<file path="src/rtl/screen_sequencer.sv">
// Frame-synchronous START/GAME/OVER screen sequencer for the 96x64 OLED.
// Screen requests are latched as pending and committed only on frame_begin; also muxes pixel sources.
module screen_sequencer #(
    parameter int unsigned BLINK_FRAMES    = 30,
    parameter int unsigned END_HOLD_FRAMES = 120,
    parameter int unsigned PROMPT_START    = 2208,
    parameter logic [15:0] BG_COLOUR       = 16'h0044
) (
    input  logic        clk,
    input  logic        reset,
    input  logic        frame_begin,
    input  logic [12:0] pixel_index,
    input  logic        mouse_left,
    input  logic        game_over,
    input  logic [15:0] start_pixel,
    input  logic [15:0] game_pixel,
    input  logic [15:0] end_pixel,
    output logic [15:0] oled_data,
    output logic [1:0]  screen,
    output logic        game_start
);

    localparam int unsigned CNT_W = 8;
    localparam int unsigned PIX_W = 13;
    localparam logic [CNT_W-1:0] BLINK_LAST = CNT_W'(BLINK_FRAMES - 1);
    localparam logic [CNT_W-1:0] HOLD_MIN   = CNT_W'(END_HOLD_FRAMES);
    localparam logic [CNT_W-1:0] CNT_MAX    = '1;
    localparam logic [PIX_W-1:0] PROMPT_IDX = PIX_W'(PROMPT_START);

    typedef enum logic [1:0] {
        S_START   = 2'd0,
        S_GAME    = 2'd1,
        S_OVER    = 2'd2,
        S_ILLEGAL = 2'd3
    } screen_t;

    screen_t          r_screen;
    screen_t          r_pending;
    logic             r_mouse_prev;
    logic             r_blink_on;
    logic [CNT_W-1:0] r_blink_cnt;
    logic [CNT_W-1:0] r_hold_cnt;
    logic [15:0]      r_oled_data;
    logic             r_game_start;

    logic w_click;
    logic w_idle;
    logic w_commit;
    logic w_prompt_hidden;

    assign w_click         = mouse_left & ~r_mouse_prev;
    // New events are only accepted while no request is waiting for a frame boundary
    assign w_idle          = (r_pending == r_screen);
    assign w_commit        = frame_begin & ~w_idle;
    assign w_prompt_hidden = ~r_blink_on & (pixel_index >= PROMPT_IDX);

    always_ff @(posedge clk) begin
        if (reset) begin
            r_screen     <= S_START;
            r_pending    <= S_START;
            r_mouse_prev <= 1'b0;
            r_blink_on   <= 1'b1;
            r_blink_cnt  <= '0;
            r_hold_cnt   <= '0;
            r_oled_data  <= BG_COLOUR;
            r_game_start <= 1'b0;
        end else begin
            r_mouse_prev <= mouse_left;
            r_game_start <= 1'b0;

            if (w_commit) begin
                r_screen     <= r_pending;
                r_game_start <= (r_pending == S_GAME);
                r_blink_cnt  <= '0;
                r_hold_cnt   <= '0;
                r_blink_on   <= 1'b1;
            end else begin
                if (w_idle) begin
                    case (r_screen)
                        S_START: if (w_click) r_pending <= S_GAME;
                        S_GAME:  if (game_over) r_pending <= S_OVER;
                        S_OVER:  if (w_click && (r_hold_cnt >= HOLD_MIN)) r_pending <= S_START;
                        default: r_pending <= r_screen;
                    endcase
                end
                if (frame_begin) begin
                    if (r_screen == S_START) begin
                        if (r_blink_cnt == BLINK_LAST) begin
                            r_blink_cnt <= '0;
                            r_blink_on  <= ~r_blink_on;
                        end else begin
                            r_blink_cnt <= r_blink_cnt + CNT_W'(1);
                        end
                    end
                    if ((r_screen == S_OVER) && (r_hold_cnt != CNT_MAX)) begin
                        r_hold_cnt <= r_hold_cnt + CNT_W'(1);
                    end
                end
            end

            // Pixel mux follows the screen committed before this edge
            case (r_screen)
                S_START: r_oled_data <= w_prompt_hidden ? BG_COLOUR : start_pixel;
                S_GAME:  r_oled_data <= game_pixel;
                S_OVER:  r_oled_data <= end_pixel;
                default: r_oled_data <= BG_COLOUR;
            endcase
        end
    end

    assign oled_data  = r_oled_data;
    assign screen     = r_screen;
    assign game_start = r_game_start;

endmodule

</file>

──────────────────────────────

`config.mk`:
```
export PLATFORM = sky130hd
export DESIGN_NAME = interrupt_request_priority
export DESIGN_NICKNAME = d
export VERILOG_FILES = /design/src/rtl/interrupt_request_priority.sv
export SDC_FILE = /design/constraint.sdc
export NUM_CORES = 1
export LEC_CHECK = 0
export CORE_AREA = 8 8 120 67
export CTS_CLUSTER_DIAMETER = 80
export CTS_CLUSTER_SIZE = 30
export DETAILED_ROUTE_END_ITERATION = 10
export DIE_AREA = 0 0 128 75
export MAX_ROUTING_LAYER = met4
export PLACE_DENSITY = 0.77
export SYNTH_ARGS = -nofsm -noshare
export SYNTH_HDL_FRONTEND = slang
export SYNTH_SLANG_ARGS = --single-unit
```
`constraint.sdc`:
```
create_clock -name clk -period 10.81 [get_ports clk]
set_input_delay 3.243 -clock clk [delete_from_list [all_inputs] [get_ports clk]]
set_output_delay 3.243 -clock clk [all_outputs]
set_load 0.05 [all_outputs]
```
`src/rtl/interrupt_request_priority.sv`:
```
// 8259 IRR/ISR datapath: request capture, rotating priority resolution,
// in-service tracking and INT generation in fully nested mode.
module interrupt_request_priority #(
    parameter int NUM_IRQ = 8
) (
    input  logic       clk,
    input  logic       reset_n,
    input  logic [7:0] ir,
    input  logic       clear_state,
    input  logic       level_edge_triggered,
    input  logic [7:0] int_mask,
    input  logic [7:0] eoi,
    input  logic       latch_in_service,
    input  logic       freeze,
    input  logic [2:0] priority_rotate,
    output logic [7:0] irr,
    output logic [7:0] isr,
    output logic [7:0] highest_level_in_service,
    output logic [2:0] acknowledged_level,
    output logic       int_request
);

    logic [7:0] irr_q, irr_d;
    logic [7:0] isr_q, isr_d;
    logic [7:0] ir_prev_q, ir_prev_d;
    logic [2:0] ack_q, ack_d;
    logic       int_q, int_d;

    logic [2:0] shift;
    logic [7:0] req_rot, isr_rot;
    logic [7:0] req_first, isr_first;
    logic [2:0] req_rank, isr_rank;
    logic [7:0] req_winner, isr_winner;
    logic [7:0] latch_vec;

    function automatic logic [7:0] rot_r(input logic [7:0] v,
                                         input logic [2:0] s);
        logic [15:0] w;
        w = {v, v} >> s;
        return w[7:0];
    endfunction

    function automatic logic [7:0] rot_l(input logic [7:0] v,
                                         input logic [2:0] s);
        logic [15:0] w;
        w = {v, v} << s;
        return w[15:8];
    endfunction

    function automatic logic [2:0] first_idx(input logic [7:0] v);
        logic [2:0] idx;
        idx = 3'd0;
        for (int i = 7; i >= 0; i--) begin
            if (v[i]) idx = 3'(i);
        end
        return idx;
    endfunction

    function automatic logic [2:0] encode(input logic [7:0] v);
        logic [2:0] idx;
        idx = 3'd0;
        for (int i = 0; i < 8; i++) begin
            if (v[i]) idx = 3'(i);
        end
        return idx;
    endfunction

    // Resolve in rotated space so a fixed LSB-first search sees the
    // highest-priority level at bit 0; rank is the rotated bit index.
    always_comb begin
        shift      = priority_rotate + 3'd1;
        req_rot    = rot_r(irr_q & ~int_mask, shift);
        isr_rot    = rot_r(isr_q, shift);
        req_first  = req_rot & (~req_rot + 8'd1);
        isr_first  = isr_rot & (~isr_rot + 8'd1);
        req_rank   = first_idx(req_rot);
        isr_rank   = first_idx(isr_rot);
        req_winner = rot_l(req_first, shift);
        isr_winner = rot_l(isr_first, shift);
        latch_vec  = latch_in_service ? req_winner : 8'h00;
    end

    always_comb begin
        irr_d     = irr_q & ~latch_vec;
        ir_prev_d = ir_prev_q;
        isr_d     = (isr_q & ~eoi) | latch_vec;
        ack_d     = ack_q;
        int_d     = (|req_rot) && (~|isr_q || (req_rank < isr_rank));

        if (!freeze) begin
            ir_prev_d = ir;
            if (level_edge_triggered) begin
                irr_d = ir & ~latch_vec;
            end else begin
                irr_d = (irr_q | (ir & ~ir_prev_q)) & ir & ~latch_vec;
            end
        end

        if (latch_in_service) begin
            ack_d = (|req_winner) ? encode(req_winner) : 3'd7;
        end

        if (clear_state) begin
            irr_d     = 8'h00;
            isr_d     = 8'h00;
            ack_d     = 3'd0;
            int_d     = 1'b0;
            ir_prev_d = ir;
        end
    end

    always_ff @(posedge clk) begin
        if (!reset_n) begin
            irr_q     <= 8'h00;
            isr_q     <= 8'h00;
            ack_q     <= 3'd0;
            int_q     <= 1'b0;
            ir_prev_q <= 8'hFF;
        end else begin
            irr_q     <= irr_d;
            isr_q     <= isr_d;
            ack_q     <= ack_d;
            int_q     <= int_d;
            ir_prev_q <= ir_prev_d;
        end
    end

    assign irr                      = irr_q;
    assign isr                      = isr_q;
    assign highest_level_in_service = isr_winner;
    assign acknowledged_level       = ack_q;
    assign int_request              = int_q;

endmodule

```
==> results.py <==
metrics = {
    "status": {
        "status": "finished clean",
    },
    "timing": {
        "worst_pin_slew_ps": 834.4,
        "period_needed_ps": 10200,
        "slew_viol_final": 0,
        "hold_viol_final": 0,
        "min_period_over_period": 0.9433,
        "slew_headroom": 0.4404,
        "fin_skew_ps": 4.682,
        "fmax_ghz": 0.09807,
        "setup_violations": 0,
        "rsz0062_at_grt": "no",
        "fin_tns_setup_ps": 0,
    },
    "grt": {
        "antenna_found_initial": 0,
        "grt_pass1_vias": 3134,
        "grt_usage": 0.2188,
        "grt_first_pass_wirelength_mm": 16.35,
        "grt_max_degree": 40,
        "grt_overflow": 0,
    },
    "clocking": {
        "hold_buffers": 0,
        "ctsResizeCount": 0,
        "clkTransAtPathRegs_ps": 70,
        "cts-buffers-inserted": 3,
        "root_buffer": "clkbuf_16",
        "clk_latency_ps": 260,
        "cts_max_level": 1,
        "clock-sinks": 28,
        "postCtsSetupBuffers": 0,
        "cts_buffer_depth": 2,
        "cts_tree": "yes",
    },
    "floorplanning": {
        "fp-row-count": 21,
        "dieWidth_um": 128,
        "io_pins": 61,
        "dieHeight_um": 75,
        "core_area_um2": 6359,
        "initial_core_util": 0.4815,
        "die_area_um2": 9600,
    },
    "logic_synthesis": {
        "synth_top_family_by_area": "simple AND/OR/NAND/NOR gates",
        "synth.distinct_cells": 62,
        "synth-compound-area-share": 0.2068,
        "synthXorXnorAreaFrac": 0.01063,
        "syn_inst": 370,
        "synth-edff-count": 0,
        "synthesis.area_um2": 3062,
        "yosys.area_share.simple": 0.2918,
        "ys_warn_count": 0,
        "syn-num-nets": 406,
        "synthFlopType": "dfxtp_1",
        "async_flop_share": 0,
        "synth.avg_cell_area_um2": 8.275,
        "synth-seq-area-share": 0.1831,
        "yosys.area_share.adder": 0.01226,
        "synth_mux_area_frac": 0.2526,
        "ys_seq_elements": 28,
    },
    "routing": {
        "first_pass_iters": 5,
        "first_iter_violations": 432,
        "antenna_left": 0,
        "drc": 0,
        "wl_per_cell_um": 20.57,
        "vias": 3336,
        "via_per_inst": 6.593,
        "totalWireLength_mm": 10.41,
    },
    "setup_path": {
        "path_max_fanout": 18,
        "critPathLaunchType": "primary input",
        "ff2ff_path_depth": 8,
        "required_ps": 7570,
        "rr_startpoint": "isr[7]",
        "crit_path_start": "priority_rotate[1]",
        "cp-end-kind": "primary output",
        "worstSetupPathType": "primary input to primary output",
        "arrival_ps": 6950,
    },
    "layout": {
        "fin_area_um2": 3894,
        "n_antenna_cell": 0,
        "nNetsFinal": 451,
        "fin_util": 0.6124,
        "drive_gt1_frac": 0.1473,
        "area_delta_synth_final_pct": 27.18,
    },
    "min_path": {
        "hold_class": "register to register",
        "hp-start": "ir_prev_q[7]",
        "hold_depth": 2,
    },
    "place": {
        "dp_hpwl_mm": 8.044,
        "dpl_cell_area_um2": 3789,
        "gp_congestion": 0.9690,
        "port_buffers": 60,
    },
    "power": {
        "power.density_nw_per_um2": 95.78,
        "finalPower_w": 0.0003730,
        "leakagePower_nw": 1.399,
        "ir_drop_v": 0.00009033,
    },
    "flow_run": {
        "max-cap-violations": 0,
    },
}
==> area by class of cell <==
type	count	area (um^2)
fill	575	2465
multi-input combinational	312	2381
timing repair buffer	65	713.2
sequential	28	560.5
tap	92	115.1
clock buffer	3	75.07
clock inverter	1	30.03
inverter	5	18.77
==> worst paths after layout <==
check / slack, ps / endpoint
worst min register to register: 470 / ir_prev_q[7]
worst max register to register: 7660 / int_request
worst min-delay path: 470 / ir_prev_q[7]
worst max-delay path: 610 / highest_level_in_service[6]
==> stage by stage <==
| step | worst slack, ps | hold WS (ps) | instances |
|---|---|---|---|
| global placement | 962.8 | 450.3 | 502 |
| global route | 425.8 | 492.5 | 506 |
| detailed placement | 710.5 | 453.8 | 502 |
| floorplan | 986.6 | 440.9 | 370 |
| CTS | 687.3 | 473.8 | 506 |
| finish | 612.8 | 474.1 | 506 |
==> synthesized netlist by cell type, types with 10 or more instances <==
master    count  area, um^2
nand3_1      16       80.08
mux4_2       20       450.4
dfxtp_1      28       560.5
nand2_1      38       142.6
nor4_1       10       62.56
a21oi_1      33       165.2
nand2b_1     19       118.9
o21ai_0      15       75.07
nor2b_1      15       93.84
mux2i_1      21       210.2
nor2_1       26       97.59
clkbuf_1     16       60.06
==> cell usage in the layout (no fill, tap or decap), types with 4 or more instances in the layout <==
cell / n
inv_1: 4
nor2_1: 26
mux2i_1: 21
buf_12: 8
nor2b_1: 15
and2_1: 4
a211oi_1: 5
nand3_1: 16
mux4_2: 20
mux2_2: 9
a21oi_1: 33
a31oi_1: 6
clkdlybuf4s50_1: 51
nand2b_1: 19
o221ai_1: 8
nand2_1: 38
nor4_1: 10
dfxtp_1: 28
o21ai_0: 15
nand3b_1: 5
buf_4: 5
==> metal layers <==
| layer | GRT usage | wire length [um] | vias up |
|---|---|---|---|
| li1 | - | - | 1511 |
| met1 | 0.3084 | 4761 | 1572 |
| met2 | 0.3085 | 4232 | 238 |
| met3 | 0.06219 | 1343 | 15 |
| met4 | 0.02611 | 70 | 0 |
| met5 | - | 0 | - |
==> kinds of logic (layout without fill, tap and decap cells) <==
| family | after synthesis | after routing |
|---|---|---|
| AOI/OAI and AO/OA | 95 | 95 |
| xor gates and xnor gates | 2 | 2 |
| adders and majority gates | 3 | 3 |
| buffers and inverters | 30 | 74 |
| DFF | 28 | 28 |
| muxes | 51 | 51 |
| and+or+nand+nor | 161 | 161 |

──────────────────────────────

*About this task*:
Lines of the material may hold the string "committed". Copy each one that does.

*Task result*:
// Screen requests are latched as pending and committed only on frame_begin; also muxes pixel sources.
            // Pixel mux follows the screen committed before this edge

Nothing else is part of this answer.